### Task details
An exact, complete copy of the data is all that is needed.

### Extracted information
File: src/hw/rtl/vea_pkg.sv
// Package with the operation codes, widths and transaction types of the vector element ALU.
`timescale 1ns / 1ps

package vea_pkg;

   localparam int MAX_ELEMENTS = 32;
   localparam int LEN_W = $clog2(MAX_ELEMENTS + 1);
   localparam int DATA_W = 32;
   localparam int OP_W = 3;
   localparam int IDX_W = 5;

   typedef enum logic [OP_W-1:0] {
      OP_SET_LEN = 3'd0,
      OP_ADD_VV  = 3'd1,
      OP_ADD_VX  = 3'd2,
      OP_ADD_VI  = 3'd3,
      OP_MUL_VV  = 3'd4,
      OP_RED_SUM = 3'd5
   } op_type;

   typedef struct packed {
      logic [OP_W-1:0]   op;
      logic [IDX_W-1:0]  index;
      logic [DATA_W-1:0] first;
      logic [DATA_W-1:0] second;
      logic [DATA_W-1:0] scalar;
      logic              last;
   } vea_req_type;

   typedef struct packed {
      logic [DATA_W-1:0] element_value;
      logic              element_write;
      logic [DATA_W-1:0] scalar_value;
      logic              scalar_valid;
   } vea_rsp_type;

endpackage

### Completed exercise
File: src/hw/rtl/vea_pkg.sv
// Package with the operation codes, widths and transaction types of the vector element ALU.
`timescale 1ns / 1ps

package vea_pkg;

   localparam int MAX_ELEMENTS = 32;
   localparam int LEN_W = $clog2(MAX_ELEMENTS + 1);
   localparam int DATA_W = 32;
   localparam int OP_W = 3;
   localparam int IDX_W = 5;

   typedef enum logic [OP_W-1:0] {
      OP_SET_LEN = 3'd0,
      OP_ADD_VV  = 3'd1,
      OP_ADD_VX  = 3'd2,
      OP_ADD_VI  = 3'd3,
      OP_MUL_VV  = 3'd4,
      OP_RED_SUM = 3'd5
   } op_type;

   typedef struct packed {
      logic [OP_W-1:0]   op;
      logic [IDX_W-1:0]  index;
      logic [DATA_W-1:0] first;
      logic [DATA_W-1:0] second;
      logic [DATA_W-1:0] scalar;
      logic              last;
   } vea_req_type;

   typedef struct packed {
      logic [DATA_W-1:0] element_value;
      logic              element_write;
      logic [DATA_W-1:0] scalar_value;
      logic              scalar_valid;
   } vea_rsp_type;

endpackage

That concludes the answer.